India-based DefiDollar has raised $1.2 million in a seed round led by Divergence Ventures, Standard Crypto and Accomplice. The goal: to build an index for hedging the risks associated with different types of stablecoins.
DefiDollar believes users need to diversify risks through a stablecoin aggregator. Take, for example, the censorship risks associated with stablecoins like USDC and USDT that are fiat-backed and issued by known entities.

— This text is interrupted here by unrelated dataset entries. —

### src/ide_pkg.sv
`timescale 1ns / 1ps

package ide_pkg;

  // Field widths fixed by the request and result formats
  localparam int FUNC_W  = 3;
  localparam int POS_W   = 4;
  localparam int DATA_W  = 64;
  localparam int STAT_W  = 2;
  localparam int COUNT_W = 5;

  // Request codes
  localparam logic [FUNC_W-1:0] FN_PUSH_FRONT = 3'd0;
  localparam logic [FUNC_W-1:0] FN_PUSH_BACK  = 3'd1;
  localparam logic [FUNC_W-1:0] FN_POP_FRONT  = 3'd2;
  localparam logic [FUNC_W-1:0] FN_POP_BACK   = 3'd3;
  localparam logic [FUNC_W-1:0] FN_INSERT     = 3'd4;
  localparam logic [FUNC_W-1:0] FN_ERASE      = 3'd5;

  // Status codes
  localparam logic [STAT_W-1:0] ST_OK   = 2'd0;
  localparam logic [STAT_W-1:0] ST_OOB  = 2'd1;
  localparam logic [STAT_W-1:0] ST_FULL = 2'd2;

  typedef struct packed {
    logic [FUNC_W-1:0]        func;
    logic [POS_W-1:0]         position;
    logic signed [DATA_W-1:0] value;
  } req_t;

  typedef struct packed {
    logic signed [DATA_W-1:0] popped;
    logic [STAT_W-1:0]        status;
    logic [COUNT_W-1:0]       count;
    logic                     is_empty;
  } rsp_t;

endpackage
interface tps_out_if;
    logic       valid;
    logic       ready;
    logic [3:0] seq_nibble;
    logic       seq_valid;
    logic       last;
    logic       trig_active;
    modport source (output valid, seq_nibble, seq_valid, last, trig_active, input ready);
    modport sink   (input valid, seq_nibble, seq_valid, last, trig_active, output ready);
endinterface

Conversely, crypto-collateralized stablecoins like dai may face smart-contract risks and tend to see slight fluctuations in price that make them less stable than they may sound.

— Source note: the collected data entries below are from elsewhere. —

## src/hw/rtl/srf_pkg.sv

```systemverilog
// Shared types and constants for the shortest route finder.
`default_nettype none
package srf_pkg;

    // Request operations
    localparam logic [1:0] OP_LOAD_EDGE  = 2'd0;
    localparam logic [1:0] OP_LOAD_MASK  = 2'd1;
    localparam logic [1:0] OP_FIND_ROUTE = 2'd2;
    localparam logic [1:0] OP_RSVD       = 2'd3;

    // Configuration register indexes
    localparam logic CFG_WEIGHT_MODE   = 1'b0;
    localparam logic CFG_STATION_COUNT = 1'b1;

    // Weight modes (the spare code behaves as hops)
    localparam logic [1:0] MODE_DISTANCE = 2'd0;
    localparam logic [1:0] MODE_TIME     = 2'd1;
    localparam logic [1:0] MODE_HOPS     = 2'd2;
    localparam logic [1:0] MODE_SPARE    = 2'd3;

    localparam logic [31:0] SAT32     = 32'hFFFF_FFFF;
    localparam int          ROUTE_MAX = 64;
    localparam int          LEN_W     = 7;
    localparam int          DIST_W    = 20;
    localparam int          DIV_STEPS = 20;
    // (5*speed)/36 computed as speed*5*1821 >> 16, exact for speed < 256
    localparam logic [21:0] SPEED_RECIP = 22'd9105;
    localparam int          RECIP_SHIFT = 16;

    typedef struct packed {
        logic [1:0]  operation;
        logic [5:0]  station_a;
        logic [5:0]  station_b;
        logic [19:0] distance_m;
        logic [7:0]  line_speed_kmh;
        logic [31:0] line_mask;
    } t_req;

    typedef struct packed {
        logic [5:0]  path_station;
        logic [31:0] total_cost;
        logic        status;
        logic        last_of_route;
    } t_rsp;

    typedef struct packed {
        logic [5:0]  ea;
        logic [5:0]  eb;
        logic [19:0] dist_m;
        logic [31:0] tw;
    } t_edge;

    typedef enum logic [4:0] {
        S_IDLE, S_DECODE, S_DIV_INIT, S_DIV_STEP, S_EDGE_WR, S_MASK_WR,
        S_Q_INIT, S_SEL_INIT, S_SEL_RD, S_SEL_CMP, S_SEL_END, S_SETTLE,
        S_LINES_U, S_E_RD, S_E_CHK, S_H_RD, S_H_CHK, S_RELAX, S_DONE,
        S_TRACE_INIT, S_TRACE_WR, S_TRACE_NEXT, S_EMIT_RD, S_EMIT_OUT, S_FAIL
    } t_state;

    typedef enum logic [4:0] {
        DP_NOP, DP_LATCH, DP_DIV_INIT, DP_DIV_STEP, DP_EDGE_WR, DP_MASK_WR,
        DP_Q_INIT, DP_SEL_INIT, DP_SEL_RD, DP_SEL_CMP, DP_SETTLE, DP_LINES_U,
        DP_E_RD, DP_E_CHK, DP_H_RD, DP_H_CHK, DP_RELAX, DP_COST_RD,
        DP_TRACE_INIT, DP_TRACE_WR, DP_TRACE_NEXT, DP_EMIT_RD, DP_EMIT_OUT,
        DP_FAIL_OUT
    } t_dp_op;

    typedef struct packed {
        t_dp_op op;
    } t_cmd;

    typedef struct packed {
        logic [1:0] req_op;
        logic       edge_full;
        logic       range_bad;
        logic       step_last;
        logic       idx_end;
        logic       found;
        logic       hops;
        logic       edge_zero;
        logic       edge_end;
        logic       relax_go;
        logic       dst_reached;
        logic       trace_stop;
        logic       emit_end;
    } t_sts;

endpackage
`default_nettype wire

```

## src/hw/rtl/srf_ctrl.sv

```systemverilog
// Sequencing state machine for the shortest route finder.
`default_nettype none
module srf_ctrl (
    input  wire           i_clk,
    input  wire           i_rst_n,
    input  wire           i_start,
    input  srf_pkg::t_sts i_sts,
    output srf_pkg::t_cmd o_cmd,
    output logic          o_busy
);

    srf_pkg::t_state r_state, n_state;

    // State register
    always_ff @(posedge i_clk) begin
        if (!i_rst_n) begin
            r_state <= srf_pkg::S_IDLE;
        end else begin
            r_state <= n_state;
        end
    end

    // Next state
    always_comb begin
        n_state = r_state;
        case (r_state)
            srf_pkg::S_IDLE: begin
                if (i_start) n_state = srf_pkg::S_DECODE;
            end
            srf_pkg::S_DECODE: begin
                case (i_sts.req_op)
                    srf_pkg::OP_LOAD_EDGE:
                        n_state = i_sts.edge_full ? srf_pkg::S_IDLE : srf_pkg::S_DIV_INIT;
                    srf_pkg::OP_LOAD_MASK:
                        n_state = srf_pkg::S_MASK_WR;
                    srf_pkg::OP_FIND_ROUTE:
                        n_state = i_sts.range_bad ? srf_pkg::S_FAIL : srf_pkg::S_Q_INIT;
                    default: n_state = srf_pkg::S_IDLE;
                endcase
            end
            srf_pkg::S_DIV_INIT: n_state = srf_pkg::S_DIV_STEP;
            srf_pkg::S_DIV_STEP: begin
                if (i_sts.step_last) n_state = srf_pkg::S_EDGE_WR;
            end
            srf_pkg::S_EDGE_WR:  n_state = srf_pkg::S_IDLE;
            srf_pkg::S_MASK_WR:  n_state = srf_pkg::S_IDLE;
            srf_pkg::S_Q_INIT:   n_state = srf_pkg::S_SEL_INIT;
            srf_pkg::S_SEL_INIT: n_state = srf_pkg::S_SEL_RD;
            srf_pkg::S_SEL_RD:   n_state = srf_pkg::S_SEL_CMP;
            srf_pkg::S_SEL_CMP:
                n_state = i_sts.idx_end ? srf_pkg::S_SEL_END : srf_pkg::S_SEL_RD;
            srf_pkg::S_SEL_END:
                n_state = i_sts.found ? srf_pkg::S_SETTLE : srf_pkg::S_DONE;
            srf_pkg::S_SETTLE: begin
                if (i_sts.hops) n_state = srf_pkg::S_LINES_U;
                else if (i_sts.edge_zero) n_state = srf_pkg::S_SEL_INIT;
                else n_state = srf_pkg::S_E_RD;
            end
            srf_pkg::S_LINES_U: n_state = srf_pkg::S_H_RD;
            srf_pkg::S_E_RD:    n_state = srf_pkg::S_E_CHK;
            srf_pkg::S_E_CHK: begin
                if (i_sts.relax_go) n_state = srf_pkg::S_RELAX;
                else if (i_sts.edge_end) n_state = srf_pkg::S_SEL_INIT;
                else n_state = srf_pkg::S_E_RD;
            end
            srf_pkg::S_H_RD: n_state = srf_pkg::S_H_CHK;
            srf_pkg::S_H_CHK: begin
                if (i_sts.relax_go) n_state = srf_pkg::S_RELAX;
                else if (i_sts.idx_end) n_state = srf_pkg::S_SEL_INIT;
                else n_state = srf_pkg::S_H_RD;
            end
            srf_pkg::S_RELAX: begin
                if (i_sts.hops)
                    n_state = i_sts.idx_end ? srf_pkg::S_SEL_INIT : srf_pkg::S_H_RD;
                else
                    n_state = i_sts.edge_end ? srf_pkg::S_SEL_INIT : srf_pkg::S_E_RD;
            end
            srf_pkg::S_DONE:
                n_state = i_sts.dst_reached ? srf_pkg::S_TRACE_INIT : srf_pkg::S_FAIL;
            srf_pkg::S_TRACE_INIT: n_state = srf_pkg::S_TRACE_WR;
            srf_pkg::S_TRACE_WR:
                n_state = i_sts.trace_stop ? srf_pkg::S_EMIT_RD : srf_pkg::S_TRACE_NEXT;
            srf_pkg::S_TRACE_NEXT: n_state = srf_pkg::S_TRACE_WR;
            srf_pkg::S_EMIT_RD:    n_state = srf_pkg::S_EMIT_OUT;
            srf_pkg::S_EMIT_OUT:
                n_state = i_sts.emit_end ? srf_pkg::S_IDLE : srf_pkg::S_EMIT_RD;
            srf_pkg::S_FAIL: n_state = srf_pkg::S_IDLE;
            default: n_state = srf_pkg::S_IDLE;
        endcase
    end

    // Datapath commands
    always_comb begin
        o_busy = (r_state != srf_pkg::S_IDLE);
        case (r_state)
            srf_pkg::S_IDLE:       o_cmd.op = i_start ? srf_pkg::DP_LATCH : srf_pkg::DP_NOP;
            srf_pkg::S_DIV_INIT:   o_cmd.op = srf_pkg::DP_DIV_INIT;
            srf_pkg::S_DIV_STEP:   o_cmd.op = srf_pkg::DP_DIV_STEP;
            srf_pkg::S_EDGE_WR:    o_cmd.op = srf_pkg::DP_EDGE_WR;
            srf_pkg::S_MASK_WR:    o_cmd.op = srf_pkg::DP_MASK_WR;
            srf_pkg::S_Q_INIT:     o_cmd.op = srf_pkg::DP_Q_INIT;
            srf_pkg::S_SEL_INIT:   o_cmd.op = srf_pkg::DP_SEL_INIT;
            srf_pkg::S_SEL_RD:     o_cmd.op = srf_pkg::DP_SEL_RD;
            srf_pkg::S_SEL_CMP:    o_cmd.op = srf_pkg::DP_SEL_CMP;
            srf_pkg::S_SETTLE:     o_cmd.op = srf_pkg::DP_SETTLE;
            srf_pkg::S_LINES_U:    o_cmd.op = srf_pkg::DP_LINES_U;
            srf_pkg::S_E_RD:       o_cmd.op = srf_pkg::DP_E_RD;
            srf_pkg::S_E_CHK:      o_cmd.op = srf_pkg::DP_E_CHK;
            srf_pkg::S_H_RD:       o_cmd.op = srf_pkg::DP_H_RD;
            srf_pkg::S_H_CHK:      o_cmd.op = srf_pkg::DP_H_CHK;
            srf_pkg::S_RELAX:      o_cmd.op = srf_pkg::DP_RELAX;
            srf_pkg::S_DONE:       o_cmd.op = srf_pkg::DP_COST_RD;
            srf_pkg::S_TRACE_INIT: o_cmd.op = srf_pkg::DP_TRACE_INIT;
            srf_pkg::S_TRACE_WR:   o_cmd.op = srf_pkg::DP_TRACE_WR;
            srf_pkg::S_TRACE_NEXT: o_cmd.op = srf_pkg::DP_TRACE_NEXT;
            srf_pkg::S_EMIT_RD:    o_cmd.op = srf_pkg::DP_EMIT_RD;
            srf_pkg::S_EMIT_OUT:   o_cmd.op = srf_pkg::DP_EMIT_OUT;
            srf_pkg::S_FAIL:       o_cmd.op = srf_pkg::DP_FAIL_OUT;
            default:               o_cmd.op = srf_pkg::DP_NOP;
        endcase
    end

endmodule
`default_nettype wire

```

## config.mk

```make
export PLATFORM = sky130hd
export DESIGN_NAME = srf_ctrl
export DESIGN_NICKNAME = d
export VERILOG_FILES = /design/src/hw/rtl/srf_pkg.sv /design/src/hw/rtl/srf_ctrl.sv
export SDC_FILE = /design/constraint.sdc
export NUM_CORES = 1
export LEC_CHECK = 0
export BUFFER_PORTS_ARGS = -buffer_cell sky130_fd_sc_hd__buf_2
export CORE_MARGIN = 2
export CORE_UTILIZATION = 40
export CTS_CLUSTER_DIAMETER = 200
export CTS_CLUSTER_SIZE = 10
export DETAILED_ROUTE_END_ITERATION = 16
export PLACE_DENSITY = 0.64
export RECOVER_POWER = 100
export REMOVE_ABC_BUFFERS = 1
export SYNTH_ARGS = -nofsm -noshare
export SYNTH_HDL_FRONTEND = slang
export SYNTH_SLANG_ARGS = --single-unit
```

## constraint.sdc

```tcl
create_clock -name i_clk -period 1.5 [get_ports i_clk]
set_clock_uncertainty 0.15 [all_clocks]
set_input_delay 0.15 -clock i_clk [delete_from_list [all_inputs] [get_ports i_clk]]
set_output_delay 0.15 -clock i_clk [all_outputs]
set_load 0.01 [all_outputs]
```

==> impl_metrics.env, run 1 <==
export IMPL_status="finished with violations"
export IMPL_violations="setup timing"
export IMPL_cp_end_kind="output port"
export IMPL_finalSetupTns_ns=-1.68
export IMPL_setup_ws_ns=-0.234
export IMPL_nNetsFinal=201
export IMPL_die_x_um=50.6
export IMPL_seq_area_frac_synth=0.115
export IMPL_synthArstFlopShare=0
export IMPL_vias=1286
export IMPL_hpwl_um=2400
export IMPL_synth_compound_area_share=0.334
export IMPL_clock_path_buffers=2
export IMPL_setup_viol=11
export IMPL_period_share=1.16
export IMPL_top_register="r_state"
export IMPL_placementRows=16
export IMPL_ys_ff_latch=5
export IMPL_overflow=0
export IMPL_ys_flop_type="dfxtp_1"
export IMPL_top_regs="r_state (5)"
export IMPL_final_hold_viol_count=0
export IMPL_drc=0
export IMPL_drive_above_1_share=0.574
export IMPL_synth_top_area_frac=0.115
export IMPL_finalCriticalPeriod_ns=1.73
export IMPL_critPathRequiredTime_ns=1.20
export IMPL_gp_congestion=0.926
export IMPL_fill_cells=163
export IMPL_viasPerCell=6.12
export IMPL_path_class="reg2out"
export IMPL_synth_commonest_cells="nand2_1, a21oi_1, nand3_1, nor2_1"
export IMPL_root_buffer="clkbuf_4"
export IMPL_start_util=0.434
export IMPL_synth_simple_area_share=0.379
export IMPL_relSlewSlack=0.738
export IMPL_numCtsBuffers=3
export IMPL_tightestPinTransition_ns=0.389
export IMPL_ys_warn_count=0
export IMPL_die_h_um=50.6
export IMPL_power_density_nw_per_um2=539
export IMPL_syn_to_final_growth_pct=70.7
export IMPL_firstDrtPassIters=4
export IMPL_max_freq_mhz=577
export IMPL_hold_class="in2reg"
export IMPL_netlist_area_sq_um=868
export IMPL_grtUsageTotal=0.303
export IMPL_synthMuxAreaShare=0.0130
export IMPL_clk_pin_slew_ns=0.04
export IMPL_cts_tree="built"
export IMPL_grt_max_degree=12
export IMPL_ant_nets=0
export IMPL_wl_per_cell_um=18.4
export IMPL_grt_pass1_wl_um=5830
export IMPL_antenna_found_initial=0
export IMPL_synth_xor_area_frac=0.0202
export IMPL_syn_inst=124
export IMPL_cts_max_level=1
export IMPL_synth_edff_count=0
export IMPL_p_total_uw=799
export IMPL_path_max_fanout=8
export IMPL_largest_register_ffs=5
export IMPL_routed_wl_um=3860
export IMPL_num_io_pins=23
export IMPL_grt_pass1_vias=1271
export IMPL_synth_top_family_by_area="simple AND/OR/NAND/NOR gates"
export IMPL_drt_initial_drc_count=89
export IMPL_synth_fa_ha_area_frac=0.0231
export IMPL_maxCapViolations=0
export IMPL_clock_latency_ns=0.25
export IMPL_p_leak_nw=0.637
export IMPL_fp_dieArea_sq_um=2560
export IMPL_synth_area_top_cells="dfxtp_1, a21oi_1, buf_6, o22ai_1, nand3_1"
export IMPL_portBuffers=22
export IMPL_whs_ns=0.0622
export IMPL_yosysMostFrequentCell="nand2_1"
export IMPL_drv_slew=0
export IMPL_utilization=0.741
export IMPL_yosysTopAreaCell="dfxtp_1"
export IMPL_core_sq_um=2000
export IMPL_cts_sinks=5
export IMPL_cp_start_kind="flop"
export IMPL_n_antenna_cell=0
export IMPL_syn_avg_cell_area_sq_um=7.00
export IMPL_synth_cell_types=47
export IMPL_arrival_ns=1.43
export IMPL_rsz0062_at_grt="yes"
export IMPL_ir_worst_vdd_uv=342
[power by group]
part	internal, mW	total [mW]	switching, mW
logic	0.241	0.477	0.236
registers	0.140	0.156	0.0159
clock network	0.101	0.167	0.0654
total	0.482	0.799	0.317
[worst paths after layout]
check             slack [ns]    endpoint  cells after the start        from
hold reg to reg         0.57  r_state[1]                      4  r_state[2]
hold / removal          0.06  r_state[1]                      3    i_sts[4]
setup / recovery       -0.23    o_cmd[0]                      8  r_state[1]
setup reg to reg       -0.18  r_state[2]                      8  r_state[1]
[worst max-delay path: stages, from the launching register on]
cell	delay, ns
dfxtp_2	0.33
buf_12	0.14
nor2_4	0.11
buf_6	0.13
nand2_1	0.08
o21ai_2	0.08
a21oi_1	0.09
o21ai_1	0.10
buf_2	0.13
[per-stage QoR]
stage	instances	instance area, sq um	worst slack (ns)
floorplan	114	790	-0.395
global placement	194	1180	-0.238
detailed placement	194	1180	-0.280
CTS	206	1410	-0.233
global route	210	1480	-0.303
finish	210	1480	-0.234
[cells by family (layout without fill, tap and decap cells)]
| family | count (synthesis) | count (layout) |
|---|---|---|
| flip-flops | 5 | 5 |
| buffers and inverters | 15 | 74 |
| AO/OA/AOI/OAI | 40 | 40 |
| AND/OR/NAND/NOR | 59 | 59 |
| adder cells (fa/ha/maj) | 2 | 2 |
| XOR/XNOR | 2 | 2 |
| multiplexers | 1 | 1 |
[cells in the final DEF, fill, tap and decap left out, types with 2 or more instances in the layout]
cell / count
nor2b_1: 4
a21oi_2: 2
clkbuf_4: 3
nor2_1: 6
maj3_1: 2
nand3_2: 2
a31oi_1: 2
o22ai_1: 4
buf_2: 21
nand2b_1: 5
nor2_4: 3
or2_4: 2
o21ai_0: 3
o22ai_2: 3
a21oi_1: 7
buf_6: 13
buf_4: 29
nand2_2: 2
nor4_1: 2
dfxtp_4: 4
and2_4: 2
a211oi_1: 3
nand2_1: 8
nor3_1: 6
o21ai_1: 2
inv_1: 4
nand3_1: 6
[metal layers]
layer  vias to the layer above  GRT usage  share of wire
met2                        93      0.542           0.48
met4                         0      0.122          0.051
met3                        26     0.0714           0.12
met1                       588      0.343           0.35
met5                         -          0              0
li1                        579          -              -
[final cells by class]
type                       count  area, sq um  share of cell area
tap                           27         33.8              0.0228
sequential                     5          116              0.0785
clock buffer                   4         26.3              0.0177
timing repair buffer          65          494               0.333
inverter                       5         23.8              0.0160
multi-input combinational    104          788               0.532
[timing repair]
item	in CTS	in global routing
resized for setup	38	13
hold buffers	0	0
pin swaps	9	9
setup buffers	8	4
endpoints found under the setup margin	11	11
No activity file was read; power rests on OpenSTA's default activity.
==> run 2, diff against run 1 <==
- CTS_BUF_LIST: default -> sky130_fd_sc_hd__clkbuf_8
==> impl_metrics.env, run 2 (synthesis gave the netlist of run 1 again) <==
export IMPL_status="finished with violations"
export IMPL_violations="setup timing"
export IMPL_period_share=1.14
export IMPL_num_io_pins=23
export IMPL_path_class="reg2out"
export IMPL_cts_max_level=1
export IMPL_drt_initial_drc_count=48
export IMPL_whs_ns=0.0839
export IMPL_fin_area_sq_um=1530
export IMPL_critPathRequiredTime_ns=1.20
export IMPL_ir_worst_vdd_uv=430
export IMPL_fp_dieArea_sq_um=2560
export IMPL_ant_nets=0
export IMPL_power_density_nw_per_um2=591
export IMPL_final_hold_viol_count=0
export IMPL_fin_cells=211
export IMPL_setup_ws_ns=-0.217
export IMPL_setup_viol=11
export IMPL_placed_area_sq_um=1180
export IMPL_clk_pin_slew_ns=0.04
export IMPL_utilization=0.763
export IMPL_maxCapViolations=0
export IMPL_grt_pass1_wl_um=5200
export IMPL_clock_latency_ns=0.23
export IMPL_overflow=0
export IMPL_finalCriticalPeriod_ns=1.72
export IMPL_p_leak_nw=0.643
export IMPL_dp_cells=194
export IMPL_cts_tree="built"
export IMPL_rsz0062_at_grt="yes"
export IMPL_top_register="r_state"
export IMPL_final_cell_mix="buf_4, buf_2, nand2_1, a21oi_1, buf_6"
export IMPL_die_x_um=50.6
export IMPL_drive_above_1_share=0.603
export IMPL_grtUsageTotal=0.272
export IMPL_grt_pass1_vias=1152
export IMPL_vias=1240
export IMPL_grt_max_degree=12
export IMPL_drv_slew=0
export IMPL_portBuffers=22
export IMPL_finalSetupTns_ns=-1.73
export IMPL_cp_start_kind="flop"
export IMPL_drc=0
export IMPL_relSlewSlack=0.779
export IMPL_n_antenna_cell=0
export IMPL_nNetsFinal=202
export IMPL_gp_congestion=0.926
export IMPL_hold_class="in2reg"
export IMPL_hpwl_um=2400
export IMPL_max_freq_mhz=583
export IMPL_syn_to_final_growth_pct=75.9
export IMPL_tightestPinTransition_ns=0.328
export IMPL_firstDrtPassIters=4
export IMPL_path_max_fanout=5
export IMPL_core_sq_um=2000
export IMPL_die_h_um=50.6
export IMPL_cts_sinks=5
export IMPL_arrival_ns=1.42
export IMPL_p_total_uw=903
export IMPL_antenna_found_initial=0
export IMPL_root_buffer="clkbuf_8"
export IMPL_viasPerCell=5.88
export IMPL_placementRows=16
export IMPL_layout_commonest_cell="buf_4"
export IMPL_largest_register_ffs=5
export IMPL_start_util=0.434
export IMPL_top_regs="r_state (5)"
export IMPL_clock_path_buffers=2
export IMPL_wl_per_cell_um=17.7
export IMPL_cp_end_kind="output port"
export IMPL_place_ws_ns=-0.280
export IMPL_numCtsBuffers=3
export IMPL_routed_wl_um=3730
==> run 2: cell type report <==
class,count,area (sq um)
inverters,5,21.3
clock buffers,3,41.3
well taps,27,33.8
repair buffers,66,499
clock inverters,1,3.75
multi-input cells,104,810
flip-flops and latches,5,119
fillers,143,474
==> run 2: report_power, final <==
group / internal [mW] / leakage, nW / total [mW] / switching (mW)
logic: 0.253 / 0.572 / 0.488 / 0.235
clock network: 0.177 / 0.0269 / 0.256 / 0.0791
registers: 0.139 / 0.0444 / 0.159 / 0.0200
total: 0.569 / 0.643 / 0.903 / 0.334
==> run 2: routing by layer <==
metal / wire length, um / GRT usage
met1: 1520 / 0.323
met5: 0 / 0
met3: 280 / 0.0565
met4: 144 / 0.113
met2: 1780 / 0.469
==> run 2: worst paths after layout <==
path / start / endpoint / slack [ns] / depth (start not counted)
min: i_sts[4] / r_state[1] / 0.08 / 3
max: r_state[0] / o_cmd[1] / -0.22 / 5
min reg2reg: r_state[2] / r_state[1] / 0.65 / 4
max reg2reg: r_state[3] / r_state[4] / -0.18 / 6
==> run 2: timing repair <==
action	4_1_cts	5_1_grt
buffers inserted	2	10
pin swaps	11	17
setup endpoints to repair	11	11
hold buffers	0	0
cloned	0	1
gates resized for setup	28	23
==> run 2: worst max-delay path, cell delays in order (launching register included) <==
cell,delay [ns]
dfxtp_4,0.36
buf_6,0.12
or2_4,0.26
buf_4,0.15
o22ai_2,0.14
buf_2,0.15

That’s where DefiDollar and its “metastable” DUSD token comes in.
“It’s an insurance layer over existing avenues in DeFi,” co-founder Siddhartha Jain told CoinDesk. “There are a lot of different risks that are present in the ecosystem, the same sort of risks which banks pose because the issuing entity is centralized or probably has blacklisting mechanisms.”
Born of the ETHGlobal HackMoney hackathon in May 2020, DefiDollar launched into a live product on the Ethereum mainnet in six months and currently handles $3 million in volume, Jain said. DUSD is collateralized by Curve Finance LP tokens, according to the project’s documentation.
The company recently announced a governance token, DFD, that will be distributed through a liquidity mining scheme referred to as Initial Liquidity Mining Offering (ILMO). The DFD ILMO is set to go live this week.
“Other projects usually do their liquidity mining based on ETH or another stablecoin,” said co-founder Arpit Agarwal. DefiDollar users can use the project’s native stablecoin, DUSD, to generate DFD rewards.
Unlike other token launches, users can claim this initial supply by depositing DUSD and then play a three-day waiting game for the token to launch in full.